- What is required:
Copy verbatim the material from its first line to the line that holds "parameter int N", including that line.

- Supplied data:
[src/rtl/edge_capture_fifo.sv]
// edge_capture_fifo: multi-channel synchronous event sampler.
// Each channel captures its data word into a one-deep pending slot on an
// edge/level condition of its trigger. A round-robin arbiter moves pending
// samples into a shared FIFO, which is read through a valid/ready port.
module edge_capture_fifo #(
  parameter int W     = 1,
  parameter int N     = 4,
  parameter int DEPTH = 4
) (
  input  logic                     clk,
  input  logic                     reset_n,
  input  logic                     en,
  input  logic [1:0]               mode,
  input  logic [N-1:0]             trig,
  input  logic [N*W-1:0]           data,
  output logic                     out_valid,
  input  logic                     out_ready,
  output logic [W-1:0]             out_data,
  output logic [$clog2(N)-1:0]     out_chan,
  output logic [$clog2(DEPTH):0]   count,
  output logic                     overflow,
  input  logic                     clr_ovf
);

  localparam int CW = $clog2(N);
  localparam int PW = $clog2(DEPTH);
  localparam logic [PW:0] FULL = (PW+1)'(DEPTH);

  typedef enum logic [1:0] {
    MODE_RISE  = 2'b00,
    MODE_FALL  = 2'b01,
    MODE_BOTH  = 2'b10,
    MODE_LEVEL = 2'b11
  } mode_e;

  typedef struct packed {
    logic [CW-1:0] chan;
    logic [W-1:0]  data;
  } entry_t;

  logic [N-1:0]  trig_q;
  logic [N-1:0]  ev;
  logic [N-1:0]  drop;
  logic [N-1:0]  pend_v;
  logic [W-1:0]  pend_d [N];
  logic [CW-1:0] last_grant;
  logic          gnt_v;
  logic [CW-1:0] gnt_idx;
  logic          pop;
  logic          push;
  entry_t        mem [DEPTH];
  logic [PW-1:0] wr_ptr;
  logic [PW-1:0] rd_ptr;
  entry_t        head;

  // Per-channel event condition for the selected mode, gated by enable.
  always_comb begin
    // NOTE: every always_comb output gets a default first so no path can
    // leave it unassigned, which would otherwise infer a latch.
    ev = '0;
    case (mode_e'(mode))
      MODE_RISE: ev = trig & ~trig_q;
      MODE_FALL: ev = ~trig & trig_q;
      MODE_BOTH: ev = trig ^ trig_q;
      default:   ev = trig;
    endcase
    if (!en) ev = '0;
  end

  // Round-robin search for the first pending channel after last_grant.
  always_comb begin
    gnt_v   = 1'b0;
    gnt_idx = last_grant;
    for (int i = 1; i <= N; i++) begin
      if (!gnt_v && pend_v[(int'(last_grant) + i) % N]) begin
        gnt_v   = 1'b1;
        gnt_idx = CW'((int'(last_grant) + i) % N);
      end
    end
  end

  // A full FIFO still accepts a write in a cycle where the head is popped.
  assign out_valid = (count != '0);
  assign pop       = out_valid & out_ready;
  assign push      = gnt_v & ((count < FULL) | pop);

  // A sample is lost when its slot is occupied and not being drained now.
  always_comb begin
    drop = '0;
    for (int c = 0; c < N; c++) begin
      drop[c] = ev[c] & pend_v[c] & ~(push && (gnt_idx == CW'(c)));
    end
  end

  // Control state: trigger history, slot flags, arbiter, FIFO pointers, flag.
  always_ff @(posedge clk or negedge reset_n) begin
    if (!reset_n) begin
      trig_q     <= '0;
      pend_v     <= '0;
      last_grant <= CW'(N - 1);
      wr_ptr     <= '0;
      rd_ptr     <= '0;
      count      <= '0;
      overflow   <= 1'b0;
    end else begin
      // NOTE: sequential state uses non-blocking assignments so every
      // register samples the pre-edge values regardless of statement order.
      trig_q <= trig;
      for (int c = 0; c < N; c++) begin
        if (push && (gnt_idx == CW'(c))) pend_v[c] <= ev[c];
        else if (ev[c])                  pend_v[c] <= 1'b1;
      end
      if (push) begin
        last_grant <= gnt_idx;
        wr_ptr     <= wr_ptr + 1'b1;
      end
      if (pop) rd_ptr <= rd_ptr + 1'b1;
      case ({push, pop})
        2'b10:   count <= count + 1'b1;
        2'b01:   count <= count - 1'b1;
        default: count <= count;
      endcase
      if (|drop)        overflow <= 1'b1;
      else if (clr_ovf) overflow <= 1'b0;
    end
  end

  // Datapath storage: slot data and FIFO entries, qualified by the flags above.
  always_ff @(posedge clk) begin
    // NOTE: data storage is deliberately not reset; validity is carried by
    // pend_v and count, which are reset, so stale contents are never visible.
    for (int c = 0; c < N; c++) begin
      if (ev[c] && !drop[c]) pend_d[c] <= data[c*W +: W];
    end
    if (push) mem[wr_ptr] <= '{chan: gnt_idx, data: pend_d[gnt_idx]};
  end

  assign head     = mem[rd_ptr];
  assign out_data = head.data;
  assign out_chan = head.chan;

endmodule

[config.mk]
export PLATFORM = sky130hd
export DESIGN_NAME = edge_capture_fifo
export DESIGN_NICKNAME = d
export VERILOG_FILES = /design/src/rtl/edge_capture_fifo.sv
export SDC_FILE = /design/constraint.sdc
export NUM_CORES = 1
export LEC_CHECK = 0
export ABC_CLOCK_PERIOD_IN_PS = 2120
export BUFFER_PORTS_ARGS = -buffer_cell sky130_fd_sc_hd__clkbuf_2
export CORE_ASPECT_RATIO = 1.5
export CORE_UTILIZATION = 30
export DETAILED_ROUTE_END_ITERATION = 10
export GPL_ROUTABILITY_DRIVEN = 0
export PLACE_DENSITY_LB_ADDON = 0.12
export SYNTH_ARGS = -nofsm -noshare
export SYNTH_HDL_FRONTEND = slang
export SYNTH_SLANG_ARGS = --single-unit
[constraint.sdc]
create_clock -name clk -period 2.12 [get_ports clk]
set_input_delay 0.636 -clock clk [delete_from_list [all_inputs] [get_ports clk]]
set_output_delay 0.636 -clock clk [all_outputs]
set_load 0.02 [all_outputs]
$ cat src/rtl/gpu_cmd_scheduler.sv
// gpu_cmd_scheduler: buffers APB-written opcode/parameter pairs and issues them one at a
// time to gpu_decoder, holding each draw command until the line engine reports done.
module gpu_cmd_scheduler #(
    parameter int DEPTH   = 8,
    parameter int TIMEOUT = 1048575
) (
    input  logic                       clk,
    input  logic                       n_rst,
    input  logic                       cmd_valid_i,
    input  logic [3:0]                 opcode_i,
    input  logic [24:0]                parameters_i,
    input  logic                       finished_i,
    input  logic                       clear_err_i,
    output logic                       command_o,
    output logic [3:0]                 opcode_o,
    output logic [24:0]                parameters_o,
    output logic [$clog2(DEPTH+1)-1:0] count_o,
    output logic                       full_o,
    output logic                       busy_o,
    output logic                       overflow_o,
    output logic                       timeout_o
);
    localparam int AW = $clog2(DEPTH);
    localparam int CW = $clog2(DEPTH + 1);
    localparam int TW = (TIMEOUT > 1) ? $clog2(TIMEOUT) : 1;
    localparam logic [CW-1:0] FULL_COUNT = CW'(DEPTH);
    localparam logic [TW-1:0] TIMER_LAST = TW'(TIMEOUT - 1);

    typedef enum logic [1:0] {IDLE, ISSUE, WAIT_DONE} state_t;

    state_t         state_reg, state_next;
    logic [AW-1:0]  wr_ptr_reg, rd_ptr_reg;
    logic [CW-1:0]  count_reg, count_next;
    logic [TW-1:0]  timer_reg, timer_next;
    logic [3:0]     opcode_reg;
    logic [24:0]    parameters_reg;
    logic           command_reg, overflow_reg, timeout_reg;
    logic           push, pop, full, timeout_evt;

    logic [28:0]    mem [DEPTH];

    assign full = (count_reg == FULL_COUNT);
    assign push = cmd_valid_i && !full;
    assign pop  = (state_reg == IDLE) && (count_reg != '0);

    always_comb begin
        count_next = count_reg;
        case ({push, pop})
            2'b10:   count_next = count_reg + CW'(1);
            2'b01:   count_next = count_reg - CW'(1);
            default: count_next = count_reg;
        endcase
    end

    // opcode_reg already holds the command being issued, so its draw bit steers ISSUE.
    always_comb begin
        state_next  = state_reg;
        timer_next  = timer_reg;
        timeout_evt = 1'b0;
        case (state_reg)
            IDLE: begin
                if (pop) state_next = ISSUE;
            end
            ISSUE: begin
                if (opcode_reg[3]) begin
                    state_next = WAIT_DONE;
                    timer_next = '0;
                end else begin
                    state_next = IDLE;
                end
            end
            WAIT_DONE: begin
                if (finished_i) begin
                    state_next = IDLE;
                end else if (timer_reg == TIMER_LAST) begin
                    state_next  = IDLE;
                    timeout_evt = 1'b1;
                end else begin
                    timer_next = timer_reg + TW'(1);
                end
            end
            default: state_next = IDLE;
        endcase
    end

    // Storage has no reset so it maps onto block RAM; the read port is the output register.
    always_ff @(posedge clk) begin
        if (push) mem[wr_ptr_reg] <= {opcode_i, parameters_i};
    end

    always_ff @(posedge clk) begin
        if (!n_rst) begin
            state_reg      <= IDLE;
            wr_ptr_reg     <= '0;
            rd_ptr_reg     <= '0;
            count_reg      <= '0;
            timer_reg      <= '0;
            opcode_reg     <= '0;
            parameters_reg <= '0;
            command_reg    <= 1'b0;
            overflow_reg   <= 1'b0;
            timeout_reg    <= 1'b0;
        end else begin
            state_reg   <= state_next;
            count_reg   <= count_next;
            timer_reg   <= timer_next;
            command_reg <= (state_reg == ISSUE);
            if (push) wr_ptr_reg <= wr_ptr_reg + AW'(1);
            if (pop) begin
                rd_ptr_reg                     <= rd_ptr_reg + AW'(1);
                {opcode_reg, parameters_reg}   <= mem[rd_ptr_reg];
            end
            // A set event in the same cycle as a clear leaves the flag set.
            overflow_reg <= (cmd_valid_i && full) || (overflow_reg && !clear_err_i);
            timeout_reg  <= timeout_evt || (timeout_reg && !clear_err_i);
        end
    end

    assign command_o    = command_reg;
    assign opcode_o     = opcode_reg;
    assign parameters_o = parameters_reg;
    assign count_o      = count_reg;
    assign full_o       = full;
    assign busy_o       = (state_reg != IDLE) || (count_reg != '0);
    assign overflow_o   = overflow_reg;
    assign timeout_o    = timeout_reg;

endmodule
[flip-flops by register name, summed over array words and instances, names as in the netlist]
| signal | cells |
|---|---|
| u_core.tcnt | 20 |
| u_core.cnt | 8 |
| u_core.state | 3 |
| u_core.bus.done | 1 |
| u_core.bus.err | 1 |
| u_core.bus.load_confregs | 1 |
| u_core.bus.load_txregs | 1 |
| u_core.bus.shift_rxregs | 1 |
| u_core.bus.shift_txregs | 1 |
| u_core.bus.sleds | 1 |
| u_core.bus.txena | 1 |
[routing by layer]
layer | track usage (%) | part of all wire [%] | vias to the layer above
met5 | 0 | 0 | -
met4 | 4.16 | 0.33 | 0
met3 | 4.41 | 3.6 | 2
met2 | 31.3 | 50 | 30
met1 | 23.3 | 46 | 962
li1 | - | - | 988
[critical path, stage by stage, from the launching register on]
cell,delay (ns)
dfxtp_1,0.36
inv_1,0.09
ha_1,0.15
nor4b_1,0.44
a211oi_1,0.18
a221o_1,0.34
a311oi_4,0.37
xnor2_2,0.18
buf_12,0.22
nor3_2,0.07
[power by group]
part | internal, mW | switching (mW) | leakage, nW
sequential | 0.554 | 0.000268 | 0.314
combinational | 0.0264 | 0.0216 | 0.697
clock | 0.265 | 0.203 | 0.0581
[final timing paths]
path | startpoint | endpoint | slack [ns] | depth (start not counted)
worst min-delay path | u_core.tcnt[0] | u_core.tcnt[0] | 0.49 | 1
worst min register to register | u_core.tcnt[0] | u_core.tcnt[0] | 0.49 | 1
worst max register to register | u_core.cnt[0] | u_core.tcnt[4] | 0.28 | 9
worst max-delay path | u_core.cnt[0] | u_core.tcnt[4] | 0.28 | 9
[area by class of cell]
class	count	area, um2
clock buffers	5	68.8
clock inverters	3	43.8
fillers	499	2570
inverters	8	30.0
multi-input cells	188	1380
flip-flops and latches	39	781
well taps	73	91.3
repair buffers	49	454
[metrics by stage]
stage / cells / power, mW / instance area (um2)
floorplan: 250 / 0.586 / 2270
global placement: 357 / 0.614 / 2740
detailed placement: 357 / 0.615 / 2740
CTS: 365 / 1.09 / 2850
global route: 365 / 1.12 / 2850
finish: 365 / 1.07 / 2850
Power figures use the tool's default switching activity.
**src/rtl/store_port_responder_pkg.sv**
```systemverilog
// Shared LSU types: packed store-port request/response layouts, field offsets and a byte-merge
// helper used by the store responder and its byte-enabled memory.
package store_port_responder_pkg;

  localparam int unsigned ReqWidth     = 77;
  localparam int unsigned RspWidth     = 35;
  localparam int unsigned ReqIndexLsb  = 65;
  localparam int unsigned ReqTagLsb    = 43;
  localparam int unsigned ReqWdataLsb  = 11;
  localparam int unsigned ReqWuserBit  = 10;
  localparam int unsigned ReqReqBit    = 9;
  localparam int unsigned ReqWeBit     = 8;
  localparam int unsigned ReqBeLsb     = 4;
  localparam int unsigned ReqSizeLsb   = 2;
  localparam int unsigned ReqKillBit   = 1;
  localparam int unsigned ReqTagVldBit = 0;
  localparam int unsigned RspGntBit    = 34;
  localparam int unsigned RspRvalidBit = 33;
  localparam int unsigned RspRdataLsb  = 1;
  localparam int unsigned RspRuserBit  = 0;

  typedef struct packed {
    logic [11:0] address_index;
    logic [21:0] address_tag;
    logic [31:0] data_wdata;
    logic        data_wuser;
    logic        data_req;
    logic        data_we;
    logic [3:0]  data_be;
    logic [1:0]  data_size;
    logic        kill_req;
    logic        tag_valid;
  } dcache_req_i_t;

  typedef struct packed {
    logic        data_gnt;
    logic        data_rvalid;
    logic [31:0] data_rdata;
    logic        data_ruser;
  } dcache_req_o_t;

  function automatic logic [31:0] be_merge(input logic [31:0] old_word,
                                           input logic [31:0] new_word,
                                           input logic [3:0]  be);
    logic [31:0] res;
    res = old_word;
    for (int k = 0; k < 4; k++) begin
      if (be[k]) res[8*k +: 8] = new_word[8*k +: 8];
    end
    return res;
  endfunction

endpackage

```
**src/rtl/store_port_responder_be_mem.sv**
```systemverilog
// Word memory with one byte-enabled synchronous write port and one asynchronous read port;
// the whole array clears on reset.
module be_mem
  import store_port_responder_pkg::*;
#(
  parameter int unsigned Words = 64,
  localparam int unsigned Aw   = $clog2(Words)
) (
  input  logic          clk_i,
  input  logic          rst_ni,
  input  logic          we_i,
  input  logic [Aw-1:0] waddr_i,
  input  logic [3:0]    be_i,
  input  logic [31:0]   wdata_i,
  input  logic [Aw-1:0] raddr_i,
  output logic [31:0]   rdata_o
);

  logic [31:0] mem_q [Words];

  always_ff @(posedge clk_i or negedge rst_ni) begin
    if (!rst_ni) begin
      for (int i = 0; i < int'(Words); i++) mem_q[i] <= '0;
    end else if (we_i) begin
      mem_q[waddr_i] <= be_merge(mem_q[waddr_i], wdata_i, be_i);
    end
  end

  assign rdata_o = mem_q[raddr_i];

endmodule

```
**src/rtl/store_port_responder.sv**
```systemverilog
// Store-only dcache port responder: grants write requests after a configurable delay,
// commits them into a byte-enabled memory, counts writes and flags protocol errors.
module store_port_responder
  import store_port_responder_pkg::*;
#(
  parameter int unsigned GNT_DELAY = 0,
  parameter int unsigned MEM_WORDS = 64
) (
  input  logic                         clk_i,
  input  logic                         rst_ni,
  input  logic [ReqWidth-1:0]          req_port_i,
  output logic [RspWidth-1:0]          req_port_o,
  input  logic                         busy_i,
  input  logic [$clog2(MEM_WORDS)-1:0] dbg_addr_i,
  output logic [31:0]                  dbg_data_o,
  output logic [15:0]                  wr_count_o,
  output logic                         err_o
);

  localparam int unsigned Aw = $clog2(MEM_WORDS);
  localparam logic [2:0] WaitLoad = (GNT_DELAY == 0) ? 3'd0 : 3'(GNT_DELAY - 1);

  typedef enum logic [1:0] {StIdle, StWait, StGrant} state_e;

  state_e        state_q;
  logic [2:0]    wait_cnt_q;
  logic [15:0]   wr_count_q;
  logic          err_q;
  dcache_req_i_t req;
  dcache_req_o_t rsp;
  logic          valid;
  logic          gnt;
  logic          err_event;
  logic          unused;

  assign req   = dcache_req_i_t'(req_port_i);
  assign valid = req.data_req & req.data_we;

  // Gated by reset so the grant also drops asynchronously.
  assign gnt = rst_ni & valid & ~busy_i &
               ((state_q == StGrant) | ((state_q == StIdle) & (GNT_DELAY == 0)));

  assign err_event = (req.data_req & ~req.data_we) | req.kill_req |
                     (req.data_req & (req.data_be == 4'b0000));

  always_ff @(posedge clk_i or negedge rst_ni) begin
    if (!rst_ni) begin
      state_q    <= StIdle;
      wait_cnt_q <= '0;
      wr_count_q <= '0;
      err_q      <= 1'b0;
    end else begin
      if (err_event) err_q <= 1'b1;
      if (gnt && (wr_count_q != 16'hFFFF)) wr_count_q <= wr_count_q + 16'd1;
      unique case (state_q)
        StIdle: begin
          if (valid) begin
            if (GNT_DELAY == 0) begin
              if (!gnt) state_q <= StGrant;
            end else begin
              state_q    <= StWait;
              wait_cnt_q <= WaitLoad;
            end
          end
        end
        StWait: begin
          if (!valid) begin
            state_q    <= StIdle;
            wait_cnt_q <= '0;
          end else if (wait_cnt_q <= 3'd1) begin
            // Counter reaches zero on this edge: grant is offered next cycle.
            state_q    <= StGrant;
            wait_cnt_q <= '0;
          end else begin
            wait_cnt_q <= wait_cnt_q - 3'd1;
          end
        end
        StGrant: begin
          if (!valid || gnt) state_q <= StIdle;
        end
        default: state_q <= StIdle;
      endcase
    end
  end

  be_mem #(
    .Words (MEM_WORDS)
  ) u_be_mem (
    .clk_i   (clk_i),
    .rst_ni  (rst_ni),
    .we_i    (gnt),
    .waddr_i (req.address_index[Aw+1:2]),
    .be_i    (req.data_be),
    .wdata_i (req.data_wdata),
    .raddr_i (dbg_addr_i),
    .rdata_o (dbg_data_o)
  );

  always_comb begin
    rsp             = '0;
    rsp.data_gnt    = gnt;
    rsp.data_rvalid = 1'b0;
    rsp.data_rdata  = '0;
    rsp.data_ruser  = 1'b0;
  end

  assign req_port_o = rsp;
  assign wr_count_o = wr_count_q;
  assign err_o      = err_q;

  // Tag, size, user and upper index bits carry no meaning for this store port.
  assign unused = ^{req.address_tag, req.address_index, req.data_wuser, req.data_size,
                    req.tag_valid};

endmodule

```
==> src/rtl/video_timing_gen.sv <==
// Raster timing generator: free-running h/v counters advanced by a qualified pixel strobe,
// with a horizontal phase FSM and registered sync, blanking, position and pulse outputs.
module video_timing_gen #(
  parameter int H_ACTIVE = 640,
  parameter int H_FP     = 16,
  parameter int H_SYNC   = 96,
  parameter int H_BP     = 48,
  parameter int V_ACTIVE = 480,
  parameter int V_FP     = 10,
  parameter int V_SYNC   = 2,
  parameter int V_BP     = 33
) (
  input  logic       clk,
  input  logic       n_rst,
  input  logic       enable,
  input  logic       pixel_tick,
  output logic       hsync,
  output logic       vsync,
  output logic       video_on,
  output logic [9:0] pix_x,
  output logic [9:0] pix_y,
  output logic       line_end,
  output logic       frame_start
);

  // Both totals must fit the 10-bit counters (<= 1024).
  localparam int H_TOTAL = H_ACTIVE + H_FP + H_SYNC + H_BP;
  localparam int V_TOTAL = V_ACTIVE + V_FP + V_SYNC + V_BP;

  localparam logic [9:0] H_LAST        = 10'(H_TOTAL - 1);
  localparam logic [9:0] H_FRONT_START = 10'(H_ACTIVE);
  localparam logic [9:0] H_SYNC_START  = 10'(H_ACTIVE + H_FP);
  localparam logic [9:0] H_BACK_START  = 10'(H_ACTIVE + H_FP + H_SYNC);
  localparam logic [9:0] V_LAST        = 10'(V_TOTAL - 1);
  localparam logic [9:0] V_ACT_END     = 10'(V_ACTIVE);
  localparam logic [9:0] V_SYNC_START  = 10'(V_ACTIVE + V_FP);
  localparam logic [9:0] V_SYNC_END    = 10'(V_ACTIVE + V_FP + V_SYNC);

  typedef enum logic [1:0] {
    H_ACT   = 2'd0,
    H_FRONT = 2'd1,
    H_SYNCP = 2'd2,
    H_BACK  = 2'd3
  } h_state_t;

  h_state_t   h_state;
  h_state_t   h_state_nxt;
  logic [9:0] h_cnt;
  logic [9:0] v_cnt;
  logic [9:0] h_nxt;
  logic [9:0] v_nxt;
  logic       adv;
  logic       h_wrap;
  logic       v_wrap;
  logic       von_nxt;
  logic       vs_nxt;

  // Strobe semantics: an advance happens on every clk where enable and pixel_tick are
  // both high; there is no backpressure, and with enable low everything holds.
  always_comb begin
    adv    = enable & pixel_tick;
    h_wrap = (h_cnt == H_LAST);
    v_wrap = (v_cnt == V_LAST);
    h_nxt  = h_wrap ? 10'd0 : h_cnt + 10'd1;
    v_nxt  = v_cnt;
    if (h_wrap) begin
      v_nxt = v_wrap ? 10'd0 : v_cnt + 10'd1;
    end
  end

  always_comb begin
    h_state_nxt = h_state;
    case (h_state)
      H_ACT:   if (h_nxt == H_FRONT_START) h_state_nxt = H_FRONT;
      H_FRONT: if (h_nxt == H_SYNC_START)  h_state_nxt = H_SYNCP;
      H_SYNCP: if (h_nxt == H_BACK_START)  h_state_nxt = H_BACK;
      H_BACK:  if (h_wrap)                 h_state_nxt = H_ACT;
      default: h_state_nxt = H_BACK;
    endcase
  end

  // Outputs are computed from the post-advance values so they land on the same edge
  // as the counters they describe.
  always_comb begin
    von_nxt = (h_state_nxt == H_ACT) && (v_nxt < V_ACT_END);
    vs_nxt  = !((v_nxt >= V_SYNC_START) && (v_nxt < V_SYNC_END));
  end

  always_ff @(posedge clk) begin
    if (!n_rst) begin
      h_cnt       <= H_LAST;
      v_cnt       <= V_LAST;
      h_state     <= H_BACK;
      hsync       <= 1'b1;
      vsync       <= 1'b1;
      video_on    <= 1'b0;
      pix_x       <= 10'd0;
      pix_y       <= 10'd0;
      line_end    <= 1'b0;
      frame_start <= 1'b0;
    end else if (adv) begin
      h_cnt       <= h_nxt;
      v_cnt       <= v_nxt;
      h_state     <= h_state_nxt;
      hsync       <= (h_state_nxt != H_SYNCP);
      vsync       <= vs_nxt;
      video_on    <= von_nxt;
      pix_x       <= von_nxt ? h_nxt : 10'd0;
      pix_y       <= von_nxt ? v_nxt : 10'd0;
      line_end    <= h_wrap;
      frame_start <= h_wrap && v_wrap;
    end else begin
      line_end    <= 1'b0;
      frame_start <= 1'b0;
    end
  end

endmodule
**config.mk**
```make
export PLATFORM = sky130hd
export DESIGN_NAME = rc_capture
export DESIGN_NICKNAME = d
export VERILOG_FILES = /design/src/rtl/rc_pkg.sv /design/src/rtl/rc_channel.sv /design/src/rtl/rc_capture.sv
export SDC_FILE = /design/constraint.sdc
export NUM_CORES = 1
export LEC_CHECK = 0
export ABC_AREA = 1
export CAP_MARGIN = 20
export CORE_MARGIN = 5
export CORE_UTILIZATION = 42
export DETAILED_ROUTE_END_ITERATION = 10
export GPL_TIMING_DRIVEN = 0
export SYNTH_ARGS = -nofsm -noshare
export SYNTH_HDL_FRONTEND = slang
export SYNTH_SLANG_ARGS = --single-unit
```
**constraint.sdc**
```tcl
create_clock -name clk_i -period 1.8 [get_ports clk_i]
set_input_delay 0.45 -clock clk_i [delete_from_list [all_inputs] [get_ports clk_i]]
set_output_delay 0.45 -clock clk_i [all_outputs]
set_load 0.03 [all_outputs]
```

- Solved exercise:
[src/rtl/edge_capture_fifo.sv]
// edge_capture_fifo: multi-channel synchronous event sampler.
// Each channel captures its data word into a one-deep pending slot on an
// edge/level condition of its trigger. A round-robin arbiter moves pending
// samples into a shared FIFO, which is read through a valid/ready port.
module edge_capture_fifo #(
  parameter int W     = 1,
  parameter int N     = 4,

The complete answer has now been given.